Audi, BMW, Chevrolet, Chrysler, Citroën, Ferrari, Fiat, Ford, Honda, Hyundai, Jaguar, Kia, Land Rover, Mercedes-Benz, Mitsubishi, Nissan, Peugeot, Porsche, Renault, Seat, Subaru, Toyota, Volkswagen e Volvo.
Depois de dois anos de espera, eis que chega novamente a hora de reunir todas essas montadoras juntas em mais uma edição, a 22ª, do Salão Internacional do Automóvel, em São Paulo.
Considerada a maior feira do gênero da América Latina, o salão 2.002 promete, a exemplo dos outros anos, muitas novidades. Isso porque nunca tantos modelos foram lançados, em um único ano, no exterior e no Brasil. Somente por essa razão o evento já teria atrativos suficientes.
Entretanto, em meio aos lançamentos que estacionam no mercado, as montadoras continuam a lutar para melhoras seus desempenhos nas vendas. Este ano também ficará marcado por ser um dos piores das últimas décadas para as fábricas.
Exemplos não faltam. A Associação Nacional dos Fabricantes de Veículos Automotores (Anfavea divulgou recentemente a comercialização das montadoras no atacado, totalizando automóveis, comerciais leves, caminhões e ônibus, em setembro.
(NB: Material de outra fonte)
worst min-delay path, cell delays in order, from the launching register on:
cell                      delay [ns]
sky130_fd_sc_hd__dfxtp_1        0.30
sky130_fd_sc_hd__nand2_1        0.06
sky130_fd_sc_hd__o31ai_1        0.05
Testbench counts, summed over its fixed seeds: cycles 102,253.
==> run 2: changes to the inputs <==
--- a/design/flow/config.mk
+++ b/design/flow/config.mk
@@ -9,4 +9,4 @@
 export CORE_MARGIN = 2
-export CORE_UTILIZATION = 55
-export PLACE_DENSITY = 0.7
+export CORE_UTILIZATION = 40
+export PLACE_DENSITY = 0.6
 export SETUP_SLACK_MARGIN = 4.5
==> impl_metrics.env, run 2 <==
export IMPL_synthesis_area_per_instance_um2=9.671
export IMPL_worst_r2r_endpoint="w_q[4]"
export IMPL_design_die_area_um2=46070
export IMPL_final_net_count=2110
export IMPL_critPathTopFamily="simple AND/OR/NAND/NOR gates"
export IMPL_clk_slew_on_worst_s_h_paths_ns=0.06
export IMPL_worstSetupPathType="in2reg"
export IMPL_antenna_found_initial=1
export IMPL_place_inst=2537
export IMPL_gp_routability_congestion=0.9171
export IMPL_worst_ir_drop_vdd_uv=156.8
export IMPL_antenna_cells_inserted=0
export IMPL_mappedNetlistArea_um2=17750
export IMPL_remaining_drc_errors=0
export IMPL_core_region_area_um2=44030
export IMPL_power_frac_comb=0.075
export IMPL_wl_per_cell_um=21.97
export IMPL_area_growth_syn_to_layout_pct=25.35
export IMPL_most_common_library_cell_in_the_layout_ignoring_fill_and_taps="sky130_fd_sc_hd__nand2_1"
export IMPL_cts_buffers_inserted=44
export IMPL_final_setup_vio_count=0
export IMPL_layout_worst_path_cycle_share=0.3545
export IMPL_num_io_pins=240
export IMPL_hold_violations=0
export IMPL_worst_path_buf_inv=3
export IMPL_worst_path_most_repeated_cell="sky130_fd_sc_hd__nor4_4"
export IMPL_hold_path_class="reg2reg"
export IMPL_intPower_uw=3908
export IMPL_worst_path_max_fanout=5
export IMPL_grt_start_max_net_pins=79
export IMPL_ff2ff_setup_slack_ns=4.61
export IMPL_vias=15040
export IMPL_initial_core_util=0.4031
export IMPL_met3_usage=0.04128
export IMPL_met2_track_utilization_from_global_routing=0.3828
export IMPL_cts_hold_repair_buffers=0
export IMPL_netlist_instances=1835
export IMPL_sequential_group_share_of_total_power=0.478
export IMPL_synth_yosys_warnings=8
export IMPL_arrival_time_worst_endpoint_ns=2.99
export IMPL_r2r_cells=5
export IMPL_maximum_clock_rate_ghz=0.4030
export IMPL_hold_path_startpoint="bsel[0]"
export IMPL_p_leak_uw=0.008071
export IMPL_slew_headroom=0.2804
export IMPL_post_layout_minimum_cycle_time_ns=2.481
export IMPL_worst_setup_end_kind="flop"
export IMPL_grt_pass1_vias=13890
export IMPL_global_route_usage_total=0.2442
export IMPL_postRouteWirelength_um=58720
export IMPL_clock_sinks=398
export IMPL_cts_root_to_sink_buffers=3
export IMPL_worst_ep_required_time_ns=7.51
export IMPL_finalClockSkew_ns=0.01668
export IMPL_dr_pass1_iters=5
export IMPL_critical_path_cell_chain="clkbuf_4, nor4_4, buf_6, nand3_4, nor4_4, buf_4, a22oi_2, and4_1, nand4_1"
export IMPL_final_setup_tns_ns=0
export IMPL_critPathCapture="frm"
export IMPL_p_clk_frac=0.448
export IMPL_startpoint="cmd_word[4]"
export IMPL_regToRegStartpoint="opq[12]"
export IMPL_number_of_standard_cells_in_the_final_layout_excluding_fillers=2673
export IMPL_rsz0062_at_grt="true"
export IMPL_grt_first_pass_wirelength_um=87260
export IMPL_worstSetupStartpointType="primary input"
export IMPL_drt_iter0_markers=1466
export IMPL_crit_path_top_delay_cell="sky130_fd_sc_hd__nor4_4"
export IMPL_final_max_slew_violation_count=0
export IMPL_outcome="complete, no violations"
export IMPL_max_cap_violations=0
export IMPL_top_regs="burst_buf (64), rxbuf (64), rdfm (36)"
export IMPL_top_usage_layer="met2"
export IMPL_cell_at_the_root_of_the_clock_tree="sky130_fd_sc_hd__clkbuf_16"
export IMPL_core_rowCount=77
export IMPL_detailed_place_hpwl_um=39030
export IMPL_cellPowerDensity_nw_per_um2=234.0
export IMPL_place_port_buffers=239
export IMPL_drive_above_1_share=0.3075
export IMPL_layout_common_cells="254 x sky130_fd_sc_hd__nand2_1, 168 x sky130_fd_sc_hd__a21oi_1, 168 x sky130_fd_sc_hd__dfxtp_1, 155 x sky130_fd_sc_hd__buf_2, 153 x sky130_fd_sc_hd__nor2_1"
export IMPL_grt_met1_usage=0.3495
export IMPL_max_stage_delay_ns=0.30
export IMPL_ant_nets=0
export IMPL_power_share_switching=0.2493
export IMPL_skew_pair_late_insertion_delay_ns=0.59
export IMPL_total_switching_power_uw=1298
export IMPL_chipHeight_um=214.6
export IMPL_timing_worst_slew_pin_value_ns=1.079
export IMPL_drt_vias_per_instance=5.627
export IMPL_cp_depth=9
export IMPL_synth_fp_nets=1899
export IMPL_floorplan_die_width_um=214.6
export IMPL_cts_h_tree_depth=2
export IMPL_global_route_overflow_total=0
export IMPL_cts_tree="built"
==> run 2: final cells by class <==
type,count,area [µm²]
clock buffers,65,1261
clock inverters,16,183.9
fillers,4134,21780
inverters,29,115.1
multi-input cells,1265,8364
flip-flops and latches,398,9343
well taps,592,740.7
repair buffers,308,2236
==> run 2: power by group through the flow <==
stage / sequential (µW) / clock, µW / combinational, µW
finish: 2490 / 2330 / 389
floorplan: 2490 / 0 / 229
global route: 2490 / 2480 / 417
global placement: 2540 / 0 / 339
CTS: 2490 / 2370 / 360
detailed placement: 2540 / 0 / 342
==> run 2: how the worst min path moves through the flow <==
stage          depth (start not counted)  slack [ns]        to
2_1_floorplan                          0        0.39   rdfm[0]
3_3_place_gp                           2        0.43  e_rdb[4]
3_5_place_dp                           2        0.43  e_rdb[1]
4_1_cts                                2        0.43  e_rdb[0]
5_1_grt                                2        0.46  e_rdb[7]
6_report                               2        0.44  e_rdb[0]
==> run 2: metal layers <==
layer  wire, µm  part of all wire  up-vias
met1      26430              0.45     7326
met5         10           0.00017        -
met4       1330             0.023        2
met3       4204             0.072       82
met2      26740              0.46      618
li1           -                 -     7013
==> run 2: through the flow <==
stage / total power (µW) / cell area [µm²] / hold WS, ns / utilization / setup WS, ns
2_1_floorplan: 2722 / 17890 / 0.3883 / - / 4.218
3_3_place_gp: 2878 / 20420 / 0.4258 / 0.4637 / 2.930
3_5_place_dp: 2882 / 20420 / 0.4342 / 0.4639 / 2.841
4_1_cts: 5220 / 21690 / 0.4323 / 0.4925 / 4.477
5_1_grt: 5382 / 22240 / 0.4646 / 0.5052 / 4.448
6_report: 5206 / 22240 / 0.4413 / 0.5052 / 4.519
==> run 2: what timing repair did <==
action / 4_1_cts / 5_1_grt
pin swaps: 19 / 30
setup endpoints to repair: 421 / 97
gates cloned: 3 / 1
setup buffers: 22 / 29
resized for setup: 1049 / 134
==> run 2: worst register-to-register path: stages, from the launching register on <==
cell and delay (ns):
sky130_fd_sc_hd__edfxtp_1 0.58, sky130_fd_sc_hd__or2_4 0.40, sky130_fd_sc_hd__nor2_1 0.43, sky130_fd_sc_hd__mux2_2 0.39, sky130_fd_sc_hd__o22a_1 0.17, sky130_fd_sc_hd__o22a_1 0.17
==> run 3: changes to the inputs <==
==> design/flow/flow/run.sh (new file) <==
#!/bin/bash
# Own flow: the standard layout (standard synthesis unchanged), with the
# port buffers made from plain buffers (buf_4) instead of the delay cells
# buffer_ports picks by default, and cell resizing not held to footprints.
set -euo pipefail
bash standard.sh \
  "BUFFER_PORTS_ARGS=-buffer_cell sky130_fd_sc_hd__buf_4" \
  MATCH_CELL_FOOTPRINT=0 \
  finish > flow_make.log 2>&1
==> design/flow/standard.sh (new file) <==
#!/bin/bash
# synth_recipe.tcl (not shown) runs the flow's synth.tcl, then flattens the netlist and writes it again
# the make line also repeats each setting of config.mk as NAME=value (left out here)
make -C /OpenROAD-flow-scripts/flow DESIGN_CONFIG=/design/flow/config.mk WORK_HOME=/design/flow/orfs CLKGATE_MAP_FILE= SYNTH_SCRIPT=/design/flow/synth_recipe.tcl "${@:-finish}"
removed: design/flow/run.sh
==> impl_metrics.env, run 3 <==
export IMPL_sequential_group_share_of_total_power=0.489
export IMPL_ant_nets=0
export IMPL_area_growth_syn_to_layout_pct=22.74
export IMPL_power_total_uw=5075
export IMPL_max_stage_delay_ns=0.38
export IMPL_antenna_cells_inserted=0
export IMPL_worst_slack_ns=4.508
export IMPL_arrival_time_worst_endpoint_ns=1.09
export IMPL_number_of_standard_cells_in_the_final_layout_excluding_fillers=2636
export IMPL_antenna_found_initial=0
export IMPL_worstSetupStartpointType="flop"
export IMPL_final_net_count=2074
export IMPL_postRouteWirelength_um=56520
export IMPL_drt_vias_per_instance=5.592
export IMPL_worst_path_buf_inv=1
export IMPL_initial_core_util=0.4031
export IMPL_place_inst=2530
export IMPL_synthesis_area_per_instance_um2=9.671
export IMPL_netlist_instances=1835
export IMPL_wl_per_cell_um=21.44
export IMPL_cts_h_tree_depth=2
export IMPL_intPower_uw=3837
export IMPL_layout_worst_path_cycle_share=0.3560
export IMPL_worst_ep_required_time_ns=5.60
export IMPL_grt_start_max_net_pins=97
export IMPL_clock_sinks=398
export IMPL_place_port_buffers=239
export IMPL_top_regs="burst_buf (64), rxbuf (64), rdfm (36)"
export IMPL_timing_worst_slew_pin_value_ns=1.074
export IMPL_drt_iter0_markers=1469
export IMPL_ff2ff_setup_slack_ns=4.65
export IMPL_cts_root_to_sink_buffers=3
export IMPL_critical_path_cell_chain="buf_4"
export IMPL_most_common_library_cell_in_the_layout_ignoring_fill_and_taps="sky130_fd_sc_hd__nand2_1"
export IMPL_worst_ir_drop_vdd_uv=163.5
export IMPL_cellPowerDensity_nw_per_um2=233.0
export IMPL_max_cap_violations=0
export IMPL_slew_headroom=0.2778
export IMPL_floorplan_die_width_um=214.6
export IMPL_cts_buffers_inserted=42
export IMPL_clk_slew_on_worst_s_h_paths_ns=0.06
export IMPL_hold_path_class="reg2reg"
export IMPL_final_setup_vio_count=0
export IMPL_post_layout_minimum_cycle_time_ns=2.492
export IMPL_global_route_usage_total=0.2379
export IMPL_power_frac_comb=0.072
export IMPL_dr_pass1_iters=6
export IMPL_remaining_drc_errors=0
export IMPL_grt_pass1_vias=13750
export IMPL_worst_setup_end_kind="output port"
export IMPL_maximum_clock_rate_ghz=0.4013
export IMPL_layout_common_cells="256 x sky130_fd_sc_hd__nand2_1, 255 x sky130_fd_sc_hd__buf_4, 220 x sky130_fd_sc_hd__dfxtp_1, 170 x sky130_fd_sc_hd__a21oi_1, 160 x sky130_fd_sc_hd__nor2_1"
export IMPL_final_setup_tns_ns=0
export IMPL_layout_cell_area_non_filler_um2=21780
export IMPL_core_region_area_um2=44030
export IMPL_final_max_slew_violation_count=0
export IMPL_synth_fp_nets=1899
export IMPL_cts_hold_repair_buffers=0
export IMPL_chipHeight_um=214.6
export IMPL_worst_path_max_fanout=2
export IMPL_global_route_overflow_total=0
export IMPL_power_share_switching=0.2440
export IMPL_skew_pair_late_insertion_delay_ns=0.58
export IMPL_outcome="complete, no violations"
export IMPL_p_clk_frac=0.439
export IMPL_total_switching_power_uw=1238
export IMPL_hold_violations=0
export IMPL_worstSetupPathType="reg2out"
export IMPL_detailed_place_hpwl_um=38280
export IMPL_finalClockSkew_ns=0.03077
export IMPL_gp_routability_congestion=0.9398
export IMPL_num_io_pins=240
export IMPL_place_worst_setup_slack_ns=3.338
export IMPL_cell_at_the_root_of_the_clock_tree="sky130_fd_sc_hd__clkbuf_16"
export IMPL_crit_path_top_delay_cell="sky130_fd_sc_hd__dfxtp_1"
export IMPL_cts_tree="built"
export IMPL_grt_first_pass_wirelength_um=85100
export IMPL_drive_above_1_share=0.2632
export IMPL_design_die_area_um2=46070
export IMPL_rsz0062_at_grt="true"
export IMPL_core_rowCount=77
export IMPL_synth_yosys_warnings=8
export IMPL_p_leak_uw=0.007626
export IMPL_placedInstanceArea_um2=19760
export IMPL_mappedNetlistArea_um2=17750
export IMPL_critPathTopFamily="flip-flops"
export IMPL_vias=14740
Foram 128.136 veículos, 0,34% a menos que as 128.575 unidades registradas no mês de agosto. A liderança coube a Volkswagen com 26% de participação, seguida pela Fiat, com 25% e pela GM, com 22,8%.
É por essas e outras que o Salão do Automóvel realizado em terras paulistas costuma ser definido como um “termômetro” de tendências e perspectivas da economia brasileira. Tomara que esta acompanhe e se inspire no número de novidades apresentadas este ano para crescer no mesmo ritmo.